━━━━━ Supplied material

This is an optimization exercise on Yosys and OpenROAD, whose aim is small area, not a production implementation.
In this exercise RTL edits were held to simulation tests only and were not proved equivalent to the original.

[flow/run.sh]
#!/bin/bash
# Standard ORFS layout (the standard.sh, unchanged synthesis) with two
# changes: port buffers use the smallest buffer, and the clock tree uses
# clkbuf_4 leaf clusters of up to 8 sinks with no dummy loads.
# Each step's full output goes to its own log in this folder.
set -euo pipefail
export BUFFER_PORTS_ARGS="-buffer_cell sky130_fd_sc_hd__buf_1"
export CTS_ARGS="-sink_clustering_enable -repair_clock_nets -buf_list sky130_fd_sc_hd__clkbuf_4 -sink_clustering_size 8 -sink_clustering_max_diameter 40 -dont_use_dummy_load"
bash standard.sh synth > synth.log 2>&1
bash standard.sh finish > layout.log 2>&1
[design.v]
module reg_file_mp #(
  parameter int DATA_W   = 32,
  parameter int ADDR_W   = 5,
  parameter bit ZERO_REG = 1'b1,
  parameter bit BYPASS   = 1'b1
) (
  input  logic              clk,
  input  logic              rst_n,
  input  logic [ADDR_W-1:0] RA,
  input  logic [ADDR_W-1:0] RB,
  output logic [DATA_W-1:0] Bus_A,
  output logic [DATA_W-1:0] Bus_B,
  input  logic [ADDR_W-1:0] RW0,
  input  logic [ADDR_W-1:0] RW1,
  input  logic [DATA_W-1:0] Bus_W0,
  input  logic [DATA_W-1:0] Bus_W1,
  input  logic              reg_write0,
  input  logic              reg_write1,
  input  logic              clear_req,
  output logic              busy,
  output logic              ready
);
  localparam int DEPTH = 1 << ADDR_W;
  localparam int LO    = ZERO_REG ? 1 : 0;
  logic              busy_q;
  logic              ph_q;
  logic [ADDR_W-1:0] cnt_q;
  logic [DATA_W-1:0] mem_q [DEPTH];
  assign busy  = busy_q;
  assign ready = ~busy_q;
  always_ff @(posedge clk or negedge rst_n) begin
    if (!rst_n) begin
      busy_q <= 1'b1;
      cnt_q  <= '0;
    end else if (busy_q) begin
      cnt_q <= cnt_q + 1'b1;
      if (cnt_q == '1) busy_q <= 1'b0;
    end else if (clear_req) begin
      busy_q <= 1'b1;
      cnt_q  <= '0;
    end
  end
  always_ff @(posedge clk or negedge rst_n) begin
    if (!rst_n) ph_q <= 1'b1;
    else        ph_q <= busy_q | ~ph_q;
  end
  logic we0, we1;
  always_comb begin
    we0 = ~busy_q & reg_write0;
    we1 = ~busy_q & reg_write1;
    if (ZERO_REG && RW0 == '0) we0 = 1'b0;
    if (ZERO_REG && RW1 == '0) we1 = 1'b0;
    if (we1 && RW1 == RW0) we0 = 1'b0;
  end
  logic [DATA_W-1:0] d0, d1;
  logic [DEPTH-1:0] s0, s1, hold, s0_n, s1_n, hold_n;
  logic [DATA_W-1:0] d0_n, d1_n;
  genvar i, b;
  generate
    for (b = 0; b < DATA_W; b++) begin : g_win
      rf_xnor2 u_x0 (.a(Bus_W0[b]), .b(ph_q), .y(d0_n[b]));
      rf_xnor2 u_x1 (.a(Bus_W1[b]), .b(ph_q), .y(d1_n[b]));
      rf_inv   u_i0 (.a(d0_n[b]), .y(d0[b]));
      rf_inv   u_i1 (.a(d1_n[b]), .y(d1[b]));
    end
    for (i = LO; i < DEPTH; i++) begin : g_ent
      rf_nand2 u_s1 (.a(we1), .b(RW1 == i), .y(s1_n[i]));
      rf_nand2 u_s0 (.a(we0), .b(RW0 == i), .y(s0_n[i]));
      rf_or3   u_h  (.a(busy_q), .b(RW1 == i && we1), .c(RW0 == i && we0), .y(hold_n[i]));
      rf_inv   u_i1 (.a(s1_n[i]), .y(s1[i]));
      rf_inv   u_i0 (.a(s0_n[i]), .y(s0[i]));
      rf_inv   u_ih (.a(hold_n[i]), .y(hold[i]));
    end
    for (i = LO; i < DEPTH; i++) begin : g_mem
      logic [DATA_W-1:0] nxt;
      rf_went #(.W(DATA_W)) u_w (.s1(s1[i]), .d1(d1), .s0(s0[i]), .d0(d0),
                                 .h(hold[i]), .q(mem_q[i]), .y(nxt));
      always_ff @(posedge clk) mem_q[i] <= nxt;
    end
  endgenerate
  localparam int NT = DEPTH + 2 - LO;
  localparam int NG = (NT + 2) / 3;
  logic ok_a, ok_b, a1, a0, b1, b0, fa, fb;
  logic [3*NG-1:0] sel_a, sel_b;
  logic [DATA_W-1:0] term [3*NG];
  assign ok_a = ~busy_q & ~(ZERO_REG && RA == '0);
  assign ok_b = ~busy_q & ~(ZERO_REG && RB == '0);
  assign a1 = BYPASS && we1 && (RW1 == RA);
  assign a0 = BYPASS && we0 && (RW0 == RA);
  assign b1 = BYPASS && we1 && (RW1 == RB);
  assign b0 = BYPASS && we0 && (RW0 == RB);
  assign fa = ok_a & ph_q;
  assign fb = ok_b & ph_q;
  rf_sel u_sa1 (.a(ok_a), .b(a1), .y(sel_a[0]));
  rf_sel u_sa0 (.a(ok_a), .b(a0), .y(sel_a[1]));
  rf_sel u_sb1 (.a(ok_b), .b(b1), .y(sel_b[0]));
  rf_sel u_sb0 (.a(ok_b), .b(b0), .y(sel_b[1]));
  assign term[0] = d1;
  assign term[1] = d0;
  generate
    for (i = 2; i < 3*NG; i++) begin : g_sel
      if (i - 1 < LO || i - 1 >= DEPTH) begin : g_z
        assign sel_a[i] = 1'b0;
        assign sel_b[i] = 1'b0;
        assign term[i]  = '0;
      end else begin : g_e
        rf_sel u_sa (.a(ok_a & ~a1 & ~a0), .b(RA == i - 1), .y(sel_a[i]));
        rf_sel u_sb (.a(ok_b & ~b1 & ~b0), .b(RB == i - 1), .y(sel_b[i]));
        assign term[i] = mem_q[i - 1];
      end
    end
  endgenerate
  logic [NG-1:0] ga [DATA_W];
  logic [NG-1:0] gb [DATA_W];
  genvar g;
  generate
    for (b = 0; b < DATA_W; b++) begin : g_bit
      for (g = 0; g < NG; g++) begin : g_grp
        rf_aoi222 u_a (.a1(sel_a[3*g]), .a2(term[3*g][b]), .b1(sel_a[3*g+1]), .b2(term[3*g+1][b]),
                       .c1(sel_a[3*g+2]), .c2(term[3*g+2][b]), .y(ga[b][g]));
        rf_aoi222 u_b (.a1(sel_b[3*g]), .a2(term[3*g][b]), .b1(sel_b[3*g+1]), .b2(term[3*g+1][b]),
                       .c1(sel_b[3*g+2]), .c2(term[3*g+2][b]), .y(gb[b][g]));
      end
      rf_nand_or11 u_oa (.n(ga[b]), .f(fa), .y(Bus_A[b]));
      rf_nand_or11 u_ob (.n(gb[b]), .f(fb), .y(Bus_B[b]));
    end
  endgenerate
endmodule
module rf_went #(
  parameter int W = 32
) (
  input  logic         s1, s0, h,
  input  logic [W-1:0] d1, d0, q,
  output logic [W-1:0] y
);
  assign y = ~(({W{s1}} & d1) | ({W{s0}} & d0) | ({W{h}} & q));
endmodule
module rf_aoi222 (
  input  logic a1, a2, b1, b2, c1, c2,
  output logic y
);
  assign y = ~((a1 & a2) | (b1 & b2) | (c1 & c2));
endmodule
module rf_nand4 (
  input  logic a, b, c, d,
  output logic y
);
  assign y = ~(a & b & c & d);
endmodule
module rf_nand3 (
  input  logic a, b, c,
  output logic y
);
  assign y = ~(a & b & c);
endmodule
module rf_or3 (
  input  logic a, b, c,
  output logic y
);
  assign y = a | b | c;
endmodule
module rf_xor2 (
  input  logic a, b,
  output logic y
);
  assign y = a ^ b;
endmodule
module rf_xnor2 (
  input  logic a, b,
  output logic y
);
  assign y = ~(a ^ b);
endmodule
module rf_inv (
  input  logic a,
  output logic y
);
  assign y = ~a;
endmodule
module rf_nand2 (
  input  logic a, b,
  output logic y
);
  assign y = ~(a & b);
endmodule
module rf_sel (
  input  logic a, b,
  output logic y
);
  logic n;
  rf_nand2 u_n (.a(a), .b(b), .y(n));
  rf_inv   u_i (.a(n), .y(y));
endmodule
module rf_nand_or11 (
  input  logic [10:0] n,
  input  logic        f,
  output logic        y
);
  logic p0, p1, p2, r;
  rf_nand4 u0 (.a(n[0]), .b(n[1]), .c(n[2]),  .d(n[3]), .y(p0));
  rf_nand4 u1 (.a(n[4]), .b(n[5]), .c(n[6]),  .d(n[7]), .y(p1));
  rf_nand3 u2 (.a(n[8]), .b(n[9]), .c(n[10]), .y(p2));
  rf_or3   u3 (.a(p0), .b(p1), .c(p2), .y(r));
  rf_xor2  u4 (.a(r), .b(f), .y(y));
endmodule
[config.mk]
export PLATFORM = sky130hd
export DESIGN_NAME = reg_file_mp
export DESIGN_NICKNAME = reg_file_mp
export VERILOG_FILES = /design/flow/design.v
export SDC_FILE = /design/flow/constraint.sdc
export NUM_CORES = 4
export LEC_CHECK = 0
export CAP_MARGIN = 20
export CELL_PAD_IN_SITES_DETAIL_PLACEMENT = 1
export CELL_PAD_IN_SITES_GLOBAL_PLACEMENT = 1
export CORE_MARGIN = 2
export CORE_UTILIZATION = 25
export PLACE_DENSITY = 0.4
export SLEW_MARGIN = 20
export SYNTH_HIERARCHICAL = 1
[standard.sh]
#!/bin/bash
# synth_recipe.tcl (not shown) runs the flow's synth.tcl, then flattens the netlist and writes it again
# the make line also repeats each setting of config.mk as NAME=value (left out here)
make -C /OpenROAD-flow-scripts/flow DESIGN_CONFIG=/design/flow/config.mk WORK_HOME=/design/flow/orfs CLKGATE_MAP_FILE= SYNTH_SCRIPT=/design/flow/synth_recipe.tcl "${@:-finish}"
[constraint.sdc]
create_clock -name core_clock -period 10.0 [get_ports {clk}]
set_input_delay 2.0000 -clock core_clock [delete_from_list [all_inputs] [get_ports {clk}]]
set_output_delay 2.0000 -clock core_clock [all_outputs]
set_load 0.01 [all_outputs]
==> flow_metrics.tcl <==
set metrics [dict create \
    status "complete, no violations" \
    antenna_found_initial 17 \
    routedWlPerCell_um 47.1 \
    crit_chain "buf_1, or3_1, o311ai_2, a21o_1, o211a_1, nand2_1, clkinv_1, buf_4, a222oi_1, nand4_1, or3_1, xor2_1, buf_1" \
    grt_start_max_net_pins 41 \
    area_growth_pct 8.78 \
    cap_violations 0 \
    min_period_ns 9.35 \
    multi_input_area_mm2 0.0219 \
    gp_congestion 0.864 \
    final_cell_mix "a222oi_1 (1696), dfxtp_1 (992), clkbuf_4 (215)" \
    rsz0062_at_grt "false" \
    min_period_over_period_pct 93.5 \
    cp.required_ns 8.00 \
    start_kind "input pin" \
    tightestPinTransition_ns 1.32 \
    crit_fanout 22 \
    clkTransAtPathRegs_ns 0.05 \
    max_freq_mhz 107 \
    nets 4452 \
    synth_fa_ha_area_share_pct 0.0549 \
    hold_buffers 0 \
    p_total_uw 10200 \
    layout_commonest_cell "a222oi_1" \
    portBuffers 154 \
    ir_drop_mv 0.0801 \
    core_area_mm2 0.181 \
    ys_ff_latch 999 \
    nFillCells 20300 \
    synth_edf_count 0 \
    synth-compound-area-share_pct 37.5 \
    die_area_mm2 0.186 \
    avgSynthCellArea_um2 11.1 \
    finalHoldViolations 0 \
    cts_buffers 215 \
    cts_buffer_depth 3 \
    via_count 50700 \
    critPathCaptureType "output port" \
    drive_gt1_share_pct 12.4 \
    synthMuxAreaShare_pct 0.0220 \
    grtUsageTotal_pct 32.5 \
    finalMaxSlewViolations 0 \
    yosysUniqueCellTypes 43 \
    fin_ws_ns 0.654 \
    die_y_um 431 \
    grt_pass1_vias 49300 \
    synth_cells 4119 \
    viasPerCell 7.52 \
    htreeDepth 4 \
    async_flop_share_pct 0.701 \
    regArea_mm2 0.0200 \
    cp_num_buf_inv 4 \
    cp_slowest_stage_delay_ns 0.70 \
    setup_viol 0 \
    finClkSkew_ns 0.166 \
    cts_resized 0 \
    slowest_stage "clkinv_1" \
    synth_top_family_by_area "compound AO/OA/AOI/OAI gates" \
    yosys_warnings 13 \
    drtPass1Iterations 13 \
    arrival_ns 7.35 \
    initial_core_util_pct 25.2 \
    cellLeakagePower_uw 0.0176 \
    ys.flop_type "dfxtp_1" \
    synth.yosys.seq_area_share_pct 43.9 \
    cts_root_buf "clkbuf_4" \
    dp_hpwl_um 184000 \
    first_iter_violations 15400 \
    grt_pass1_wl_um 424000 \
    slew_headroom_pct 12.0 \
    wl_um 318000 \
    synth-xor-area-share_pct 2.94 \
    drc 0 \
    yosys.area_share.simple_pct 7.55 \
    critical_path_class "input pin to output port" \
    die_width_um 431 \
    post_cts_buffers 0 \
    timing.setup.tns_ns 0 \
    final_antenna_net_count 0 \
    min_path_type "flip-flop to flip-flop" \
    dpl_worst_slack_ns 0.890 \
    placementRows 156 \
    ioPinCount 155 \
    insertion_delay_ns 1.36 \
    synth_nets 4210 \
    clock_sinks 999 \
    cellPowerDensity_mw_per_mm2 206 \
    critPathTopFamily "buffers and inverters" \
    cts_tree "built" \
    syn-cell-area_mm2 0.0456 \
    overflow 0 \
]
kinds of logic after synthesis:
kind of cell | Yosys count
adders and majority gates | 2
buffers and inverters | 553
DFF | 999
and+or+nand+nor | 696
AOI/OAI and AO/OA | 1715
muxes | 1
xor gates and xnor gates | 153
cells in the mapped netlist, types with 2 or more instances:
cell | n | area share, %
nand3_1 | 79 | 0.87
or3b_2 | 4 | 0.077
nor2_1 | 165 | 1.4
or3_1 | 99 | 1.4
nor3_1 | 36 | 0.40
ha_1 | 2 | 0.055
clkbuf_1 | 26 | 0.21
or2_2 | 5 | 0.069
xnor2_1 | 80 | 1.5
or4_1 | 2 | 0.033
a222oi_1 | 1696 | 37
nor2b_1 | 5 | 0.069
buf_1 | 3 | 0.025
clkinv_1 | 2 | 0.016
inv_1 | 226 | 1.9
buf_6 | 190 | 4.7
xor2_1 | 73 | 1.4
dfrtp_1 | 5 | 0.27
o21ai_0 | 4 | 0.044
dfxtp_1 | 992 | 44
nand2_1 | 152 | 1.3
buf_2 | 104 | 1.1
dfstp_2 | 2 | 0.12
nand4_1 | 129 | 1.8
nand3b_1 | 8 | 0.13
nand2b_1 | 9 | 0.12
a21oi_1 | 5 | 0.055
sequential cells by signal, indices dropped and copies added, names as in the netlist:
| register | cells |
|---|---|
| mem_q | 992 |
| busy_q | 1 |
| cnt_q | 5 |
| ph_q | 1 |
final cells by class:
class,count,share of cell area [%]
multi-input combinational,2567,44.3
sequential,999,40.4
tap,2370,5.98
timing repair buffer,349,4.26
clock buffer,215,3.25
inverter,229,1.76
antenna,18,0.0908
metrics by stage:
step,hold WS (ns),cells,util [%],area [µm²]
after floorplan,0.438,4119,-,45600
after global placement,0.449,6509,26.4,47800
after detailed placement,0.457,6512,26.5,47900
after CTS,0.469,6727,27.4,49500
after global routing,0.483,6738,27.4,49600
final,0.468,6747,27.4,49600
modules after synthesis, one instance, submodules excluded, excerpt:
| module | cells | flip-flops and latches | copies in the design | cell area (µm²) |
|---|---|---|---|---|
| rf_nand3 | 1 | 0 | 64 | 5.00 |
| rf_nand4 | 1 | 0 | 128 | 6.26 |
| rf_inv | 1 | 0 | 223 | 3.75 |
| rf_or3 | 1 | 0 | 95 | 6.26 |
| reg_file_mp | 1378 | 999 | 1 | 21900 |
| rf_nand2 | 1 | 0 | 128 | 3.75 |
| rf_xor2 | 1 | 0 | 64 | 8.76 |
| rf_xnor2 | 1 | 0 | 64 | 8.76 |
| rf_aoi222 | 1 | 0 | 704 | 10.0 |
report_power, final:
part	internal [µW]	switching [µW]	total, µW
Combinational	634	1780	2410
Clock	967	1660	2630
Sequential	4640	545	5180
path summary, 6_finish.rpt:
kind                       slack, ns          start            end  cells after the start
hold / removal                  0.47  mem_q[12][16]  mem_q[12][16]                      1
setup reg to reg                5.85         busy_q   mem_q[16][9]                     11
max in group asynchronous       8.97          rst_n           ph_q                      1
hold reg to reg                 0.47  mem_q[12][16]  mem_q[12][16]                      1
setup / recovery                0.65         RW0[4]      Bus_A[20]                     13
min in group asynchronous       0.67          rst_n       cnt_q[2]                      1
metal layers:
layer | up-vias | global-route usage (%) | routed length, µm
met4 | 0 | 21.3 | 21800
li1 | 19800 | - | -
met1 | 26100 | 41.7 | 124000
met5 | - | 0 | 0
met3 | 747 | 7.60 | 36000
met2 | 4107 | 48.4 | 137000

separate check: timing with driven ports:
How much do the figures lean on ideal ports? The routed layout below was timed once more, with nothing changed but the port constraints. Step 1 sets driving cells, clkbuf_16 on the clock port and buf_2 on the other inputs (assumed; they add their load-dependent delay and slew). Step 2, shift: input delay + t, output delay - t, t = (earliest + latest rising clock arrival at the registers) / 2. This alone moves slack from input paths to output paths. Slacks: no drivers / after step 1 / after step 2; pairs: no drivers / after step 1.
t (ns): 1.359
setup WS [ns]: 0.654 / 0.627 / 0.627
slew at the worst register clock pin (ns): 0.11 / 0.11
worst data-port slew with drivers (ns): 0.08
pins driven straight from the clock port: 1
After both steps setup and hold are still met in this run. For this run, drivers alone change the setup slack by -0.027 ns; drivers and shift together by -0.027 ns.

━━━━━━━━━━

* [What is expected]: The lines needed run from the first line of the data through the line containing "set -euo pipefail"; give them again exactly and nothing else.

* [Response to this task]:
This is an optimization exercise on Yosys and OpenROAD, whose aim is small area, not a production implementation.
In this exercise RTL edits were held to simulation tests only and were not proved equivalent to the original.

[flow/run.sh]
#!/bin/bash
# Standard ORFS layout (the standard.sh, unchanged synthesis) with two
# changes: port buffers use the smallest buffer, and the clock tree uses
# clkbuf_4 leaf clusters of up to 8 sinks with no dummy loads.
# Each step's full output goes to its own log in this folder.
set -euo pipefail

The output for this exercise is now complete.